Key Features of Kafka
1. Topics
Kafka organizes data into topics (message queues).
- Producers send messages to topics.
- Consumers subscribe to topics to retrieve messages.
@Figure 4: Kafka Topics - Message queues for data processing.
Characteristics of Kafka Topics:
- Multiple topics can exist in Kafka, similar to database tables or file system folders.
- Topics have unique names to ensure clarity and maintainability.
2. Partitions
Kafka splits topics into partitions to distribute data across multiple brokers.
@Figure 5: Kafka partitions - distributing data across multiple consumers.
Advantages of Partitions:
- Fault Tolerance: If a server fails, Kafka can recover data.
- Parallel Processing: Multiple consumers can read different partitions simultaneously.

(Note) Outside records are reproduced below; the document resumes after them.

Setup of old:
Design Benes_8p, start of the top module:
module Benes_8p (input wire [2:0] mp0, mp1, mp2, mp3, mp4, mp5, mp6, mp7,
    input clk,
    output reg [19:0] state
);
For scale: roughly 1100 cells after synthesis, about 45 I/O pins, roughly 0.011 mm^2 of cells after synthesis.
clock: 2.0 ns
lec_check: 0
abc_area: 0
cap_margin: 20
core_margin: 2
core_utilization: 71
cts_cluster_diameter: 27
cts_cluster_size: 34
max_routing_layer: met4
place_density_lb_addon: 0.25
setup_slack_margin: -0.09
slew_margin: 20
run.sh (not shown) runs the stock make flow with config.mk's settings and CLKGATE_MAP_FILE=.
What the final checks of old revealed, after a flow that finished every stage, was a layout that fails on negative setup slack.
#### Input delta (new over old)
- a deleted PLACE_DENSITY_LB_ADDON that had been 0.25
- a deleted CTS_CLUSTER_SIZE that had been 34
- a change of SETUP_SLACK_MARGIN from -0.09 to 0.15
- a deleted ABC_AREA that had been 0
- a deleted MAX_ROUTING_LAYER that had been met4
- a change of CORE_UTILIZATION from 71 to 60
- a deleted CTS_CLUSTER_DIAMETER that had been 27
- a change of the clock period (ns, I/O delays scaled along) from 2.0 to 0.727
## What came out
- Of old and new, only new never reached the final stage.
- Although it ran to completion, old produced a layout that fails the final checks because of negative setup slack.
- new against old: setup slack at placement shows a reduction of 1.05 ns; routability congestion estimate from global placement was more or less identical; instance area at placement went up by 0.0024 mm^2; total die size now larger; die extent in x saw an increase.
- Looking at initial core utilization, new sits below old.
- Maximum level of the CTS H-tree for new is lower than for old.


## run 1
Benes_8p again, from the RTL that the note above started with.
==> flow/config.mk <==
export PLATFORM = sky130hd
export DESIGN_NAME = Benes_8p
export DESIGN_NICKNAME = Benes_8p
export VERILOG_FILES = /design/flow/design.v
export SDC_FILE = /design/flow/constraint.sdc
export NUM_CORES = 4
export LEC_CHECK = 0
export ABC_AREA = 1
export CAP_MARGIN = 20
export CORE_ASPECT_RATIO = 0.5
export CORE_MARGIN = 2
export CORE_UTILIZATION = 72
export CTS_CLUSTER_DIAMETER = 392
export CTS_CLUSTER_SIZE = 96
export PLACE_DENSITY = 0.4
export SETUP_SLACK_MARGIN = 0.2
export SLEW_MARGIN = 20
export TNS_END_PERCENT = 10
==> flow/constraint.sdc <==
create_clock -name core_clock -period 0.681 [get_ports {clk}]
set_input_delay 0.1362 -clock core_clock [delete_from_list [all_inputs] [get_ports {clk}]]
set_output_delay 0.1362 -clock core_clock [all_outputs]
set_load 0.01 [all_outputs]
Run 1 did not make it past 4_1_cts, where a tool error ended it.
Changes in run 2 relative to run 1:
==> flow/config.mk <==
export PLATFORM = sky130hd
export DESIGN_NAME = Benes_8p
export DESIGN_NICKNAME = Benes_8p
export VERILOG_FILES = /design/flow/design.v
export SDC_FILE = /design/flow/constraint.sdc
export NUM_CORES = 4
export LEC_CHECK = 0
export CAP_MARGIN = 20
export CORE_MARGIN = 2
export CORE_UTILIZATION = 72
export CTS_CLUSTER_DIAMETER = 315
export SLEW_MARGIN = 20
==> flow/constraint.sdc <==
create_clock -name core_clock -period 0.844 [get_ports {clk}]
set_input_delay 0.1688 -clock core_clock [delete_from_list [all_inputs] [get_ports {clk}]]
set_output_delay 0.1688 -clock core_clock [all_outputs]
set_load 0.01 [all_outputs]
==> results <==
Run 2 never completed; the flow aborted with a tool error in 4_1_cts.
Compared with run 1, run 2 shows a core box area that is about 4.6% higher.
Going from run 1 to run 2, number of cells after detailed placement shrank by more than 10%.
| sequential fraction of the synthesis area | lower: run 2 |
Looking at share of synthesized cell area in and-or and or-and compound cells across run 2 and run 1, the one that comes out higher is run 2.
The global placement routability congestion number comes out higher for run 1 vs run 2.
Measured against run 1, the HPWL after detailed placement of run 2 comes out at 1.12 times the reference value.
In run 2 relative to run 1, die width had gone down by more than a quarter.
Changes observed in run 2 relative to run 1: area after synthesis up 440 µm², cell count after synthesis shows a reduction of 210, proportion of synthesized flip-flops having asynchronous set or reset ~0 delta, area reported by Yosys stat went up by about 4%.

- Multi-System Integration: The same data can be ingested into multiple platforms (e.g., Elasticsearch, Hadoop).
How Kafka Assigns Data to Partitions:
- Without a key: Data is assigned using Round Robin.
- With a key: Data is sent to a partition based on its hash value.

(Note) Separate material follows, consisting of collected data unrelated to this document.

## P
// system
module system
  #(parameter WIDTH = 24)
   (input aclk,
    input aresetn,
    input [WIDTH-1:0] s_axis_tdata,
    input s_axis_tvalid,
    output s_axis_tready,
    input s_axis_tlast,
    input [3:0] s_axis_tuser,
    output [2*WIDTH-1:0] m_axis_tdata,
    output m_axis_tvalid,
    input m_axis_tready,
    output m_axis_tlast,
    output [3:0] m_axis_tuser);
For scale: ~610 cells after synthesis, ~0.0061 mm2 of cells after synthesis.
Settings: LEC_CHECK=0, CAP_MARGIN=5, CELL_PAD_IN_SITES_DETAIL_PLACEMENT=0, CELL_PAD_IN_SITES_GLOBAL_PLACEMENT=2, CORE_MARGIN=10, CORE_UTILIZATION=40, CTS_CLUSTER_DIAMETER=377, CTS_CLUSTER_SIZE=12, GPL_TIMING_DRIVEN=0, HOLD_SLACK_MARGIN=0.25, MAX_ROUTING_LAYER=met5, PLACE_DENSITY_LB_ADDON=0.21, SLEW_MARGIN=20, TNS_END_PERCENT=50; clock period 3.65 ns.
run.sh (not shown) runs the stock make flow with config.mk's settings and CLKGATE_MAP_FILE=.
What Q does differently from P at the input level:
==> flow/config.mk <==
export PLATFORM = sky130hd
export DESIGN_NAME = system
export DESIGN_NICKNAME = system
export VERILOG_FILES = /design/flow/design.v
export SDC_FILE = /design/flow/constraint.sdc
export NUM_CORES = 4
export LEC_CHECK = 0
export CAP_MARGIN = 20
export CORE_MARGIN = 2
export CORE_UTILIZATION = 69
export SLEW_MARGIN = 20
==> flow/constraint.sdc <==
create_clock -name core_clock -period 2.78 [get_ports {aclk}]
set_input_delay 0.5560 -clock core_clock [delete_from_list [all_inputs] [get_ports {aclk}]]
set_output_delay 0.5560 -clock core_clock [all_outputs]
set_load 0.01 [all_outputs]
[summary]
- Of P and Q, the run reporting the lower net count reported at finish was Q.
- Compared with P, Q ends up with less cell area.
- Diff P -> Q: floorplan die area went down 53%, data required time at the worst endpoint went down 0.70 ns, overall routed net length went down 20%.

Important while managing partitions:
- Increasing partitions is allowed.
- Decreasing partitions is not possible once they are created.

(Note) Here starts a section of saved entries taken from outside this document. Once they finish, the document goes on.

==> 01-03: inputs <==
==> flow/design.v <==
module alu #(
	parameter DATA_WIDTH = 32,
	parameter INST_WIDTH = 4
)(
	input                   i_clk,
	input                   i_rst_n,
	input  [DATA_WIDTH-1:0] i_data_a,
	input  [DATA_WIDTH-1:0] i_data_b,
	input  [INST_WIDTH-1:0] i_inst,
	input                   i_valid,
	output [DATA_WIDTH-1:0] o_data,
	output                  o_overflow,
	output                  o_valid
);
	reg [DATA_WIDTH - 1:0] o_data_r, o_data_w;
	reg o_overflow_r, o_overflow_w;
	reg o_valid_r, o_valid_w;
	reg [2 * DATA_WIDTH - 1:0] o_mul_temp;
	integer i;
	assign o_data = o_data_r;
	assign o_overflow = o_overflow_r;
	assign o_valid = o_valid_r;
	always @(*) begin
		if (i_valid) begin
			case (i_inst)
				4'd0: begin
					o_data_w = i_data_a + i_data_b;
					if (i_data_a[DATA_WIDTH - 1] && i_data_b[DATA_WIDTH - 1] && ~o_data_w[DATA_WIDTH - 1]) begin
						o_overflow_w = 1;
					end
					else if (~i_data_a[DATA_WIDTH - 1] && ~i_data_b[DATA_WIDTH - 1] && o_data_w[DATA_WIDTH - 1]) begin
						o_overflow_w = 1;
					end
					else begin
						o_overflow_w = 0;
					end
					o_valid_w = 1;
				end
				4'd1: begin
					o_data_w = i_data_a - i_data_b;
					if (~i_data_a[DATA_WIDTH - 1] && i_data_b[DATA_WIDTH - 1] && o_data_w[DATA_WIDTH - 1]) begin
						o_overflow_w = 1;
					end
					else if (i_data_a[DATA_WIDTH - 1] && ~i_data_b[DATA_WIDTH - 1] && ~o_data_w[DATA_WIDTH - 1]) begin
						o_overflow_w = 1;
					end
					else begin
						o_overflow_w = 0;
					end
					o_valid_w = 1;
				end
				4'd2: begin
					o_data_w = i_data_a * i_data_b;
					if ((i_data_a[DATA_WIDTH - 1] == i_data_b[DATA_WIDTH - 1]) && o_data_w[DATA_WIDTH - 1]) begin
						o_overflow_w = 1;
					end
					else if ((i_data_a[DATA_WIDTH - 1] != i_data_b[DATA_WIDTH - 1]) && ~o_data_w[DATA_WIDTH - 1]) begin
						o_overflow_w = 1;
					end
					else begin
						o_overflow_w = 0;
					end
					o_valid_w = 1;
				end
				4'd3: begin
					if (~i_data_a[DATA_WIDTH - 1] && i_data_b[DATA_WIDTH - 1]) begin
						o_data_w = i_data_a;
					end
					else if (i_data_a[DATA_WIDTH - 1] && ~i_data_b[DATA_WIDTH - 1]) begin
						o_data_w = i_data_b;
					end
					else if (i_data_a > i_data_b) begin
						o_data_w = i_data_a;
					end
					else begin
						o_data_w = i_data_b;
					end
					o_overflow_w = 0;
					o_valid_w = 1;
				end
				4'd4: begin
					if (~i_data_a[DATA_WIDTH - 1] && i_data_b[DATA_WIDTH - 1]) begin
						o_data_w = i_data_b;
					end
					else if (i_data_a[DATA_WIDTH - 1] && ~i_data_b[DATA_WIDTH - 1]) begin
						o_data_w = i_data_a;
					end
					else if (i_data_a < i_data_b) begin
						o_data_w = i_data_a;
					end
					else begin
						o_data_w = i_data_b;
					end
					o_overflow_w = 0;
					o_valid_w = 1;
				end
				4'd5: begin
					{o_overflow_w, o_data_w} = i_data_a + i_data_b;
					o_valid_w = 1;
				end
				4'd6: begin
					o_data_w = i_data_a - i_data_b;
					if (i_data_a < i_data_b) begin
						o_overflow_w = 1;
					end
					else begin
						o_overflow_w = 0;
					end
					o_valid_w = 1;
				end
				4'd7: begin
					o_mul_temp = i_data_a * i_data_b;
					o_overflow_w = 0;
					for (i = DATA_WIDTH; i < 2 * DATA_WIDTH; i = i + 1) begin
						if (o_mul_temp[i]) begin
							o_overflow_w = 1;
						end
					end
					o_data_w = o_mul_temp[DATA_WIDTH - 1:0];
					o_valid_w = 1;
				end
				4'd8: begin
					if (i_data_a > i_data_b) begin
						o_data_w = i_data_a;
					end
					else begin
						o_data_w = i_data_b;
					end
					o_overflow_w = 0;
					o_valid_w = 1;
				end
				4'd9: begin
					if (i_data_a < i_data_b) begin
						o_data_w = i_data_a;
					end
					else begin
						o_data_w = i_data_b;
					end
					o_overflow_w = 0;
					o_valid_w = 1;
				end
				4'd10: begin
					o_data_w = i_data_a & i_data_b;
					o_overflow_w = 0;
					o_valid_w = 1;
				end
				4'd11: begin
					o_data_w = i_data_a | i_data_b;
					o_overflow_w = 0;
					o_valid_w = 1;
				end
				4'd12: begin
					o_data_w = (i_data_a & ~i_data_b) | (~i_data_a & i_data_b);
					o_overflow_w = 0;
					o_valid_w = 1;
				end
				4'd13: begin
					o_data_w = ~i_data_a;
					o_overflow_w = 0;
					o_valid_w = 1;
				end
				4'd14: begin
					for (i = 0; i < DATA_WIDTH; i = i + 1) begin
						o_data_w[i] = i_data_a[DATA_WIDTH - 1 - i];
					end
					o_overflow_w = 0;
					o_valid_w = 1;
				end
				default: begin
					o_overflow_w = 0;
					o_data_w = 0;
					o_valid_w = 1;
				end
			endcase
		end
		else begin
			o_overflow_w = 0;
			o_data_w = 0;
			o_valid_w = 0;
		end
	end
	always @(posedge i_clk or negedge i_rst_n) begin
		if (~i_rst_n) begin
			o_data_r <= 0;
			o_overflow_r <= 0;
			o_valid_r <= 0;
		end
		else begin
			o_data_r <= o_data_w;
			o_overflow_r <= o_overflow_w;
			o_valid_r <= o_valid_w;
		end
	end
endmodule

When to Increase Partitions:
- If consumer count increases, partition count should also increase.
- More partitions -> More consumers -> Faster parallel processing.
3. Partition Retention & Deletion
Messages are not immediately deleted after being read. Kafka retains messages for new consumers or in case of re-processing.
Conditions for Retaining Messages:
- A different consumer group requests the data.
- The consumer offset reset policy allows access (
auto.offset.reset
= earliest).
Message Deletion is Configurable:
log.retention.ms
: Maximum time a message is stored.log.retention.bytes
: Maximum size of stored messages.
High Availability: Partition Replication
1. Brokers
A Kafka broker is a server running Kafka. Recommended setup: At least 3 brokers for redundancy.
Message Broker vs. Event Broker:
Type | Function |
---|---|
Message Broker | Deletes messages after processing |
Event Broker (Kafka) | Retains messages for later use |
2. Replication
Kafka replicates partitions across multiple brokers to prevent data loss.
@Figure 6: Kafka’s In-Sync Replica (ISR) mechanism for high availability.
Leader and Followers
- Leader Partition: Handles all writes and reads.
- Follower Partitions: Replicated copies of the leader.
Acknowledgment (acks) Levels
acks Setting | Behavior | Speed | Data Loss Risk |
---|---|---|---|
0 | No confirmation from leader or followers | Fastest | Highest risk |
1 | Leader confirms receipt, but followers may not replicate | Moderate | Some risk |
all | Leader and followers confirm replication | Slowest | Minimal risk |
In the best practice, set replication.factor = 3
for 3+ brokers.
Kafka Partitioner
The partitioner decides how messages are assigned to partitions.
@Figure 7: Kafka Producer Partitioning Strategy.
Message Key | Assignment Strategy | Characteristics |
---|---|---|
Yes | Uses a hash function on the key | Ordered processing |
No | Round-robin distribution | Balanced distribution |
Example Use Case:
- For weather logs, using “Seoul” as a key ensures all “Seoul” logs go to the same partition, preserving order.
Consumer Lag
Consumer Lag occurs when producers send data faster than consumers can process it.
@Figure 8: Consumer lag – The gap between producer and consumer processing speed.
In the consumer lag diagram, the left side represents the last offset read by the consumer, while the right side shows the last offset delivered by the producer.
Why is Consumer Lag a Problem?
- Causes delays in data processing.
- Can overload Kafka, reducing performance.
Monitoring Consumer Lag
- Avoid consumer-based monitoring, as failures prevent lag reporting.
- Use Burrow (by LinkedIn) for real-time lag monitoring.
Burrow
- Monitors multiple Kafka clusters.
- Categorizes consumer status as ERROR, WARNING, OK.
- Provides HTTP APIs for integration.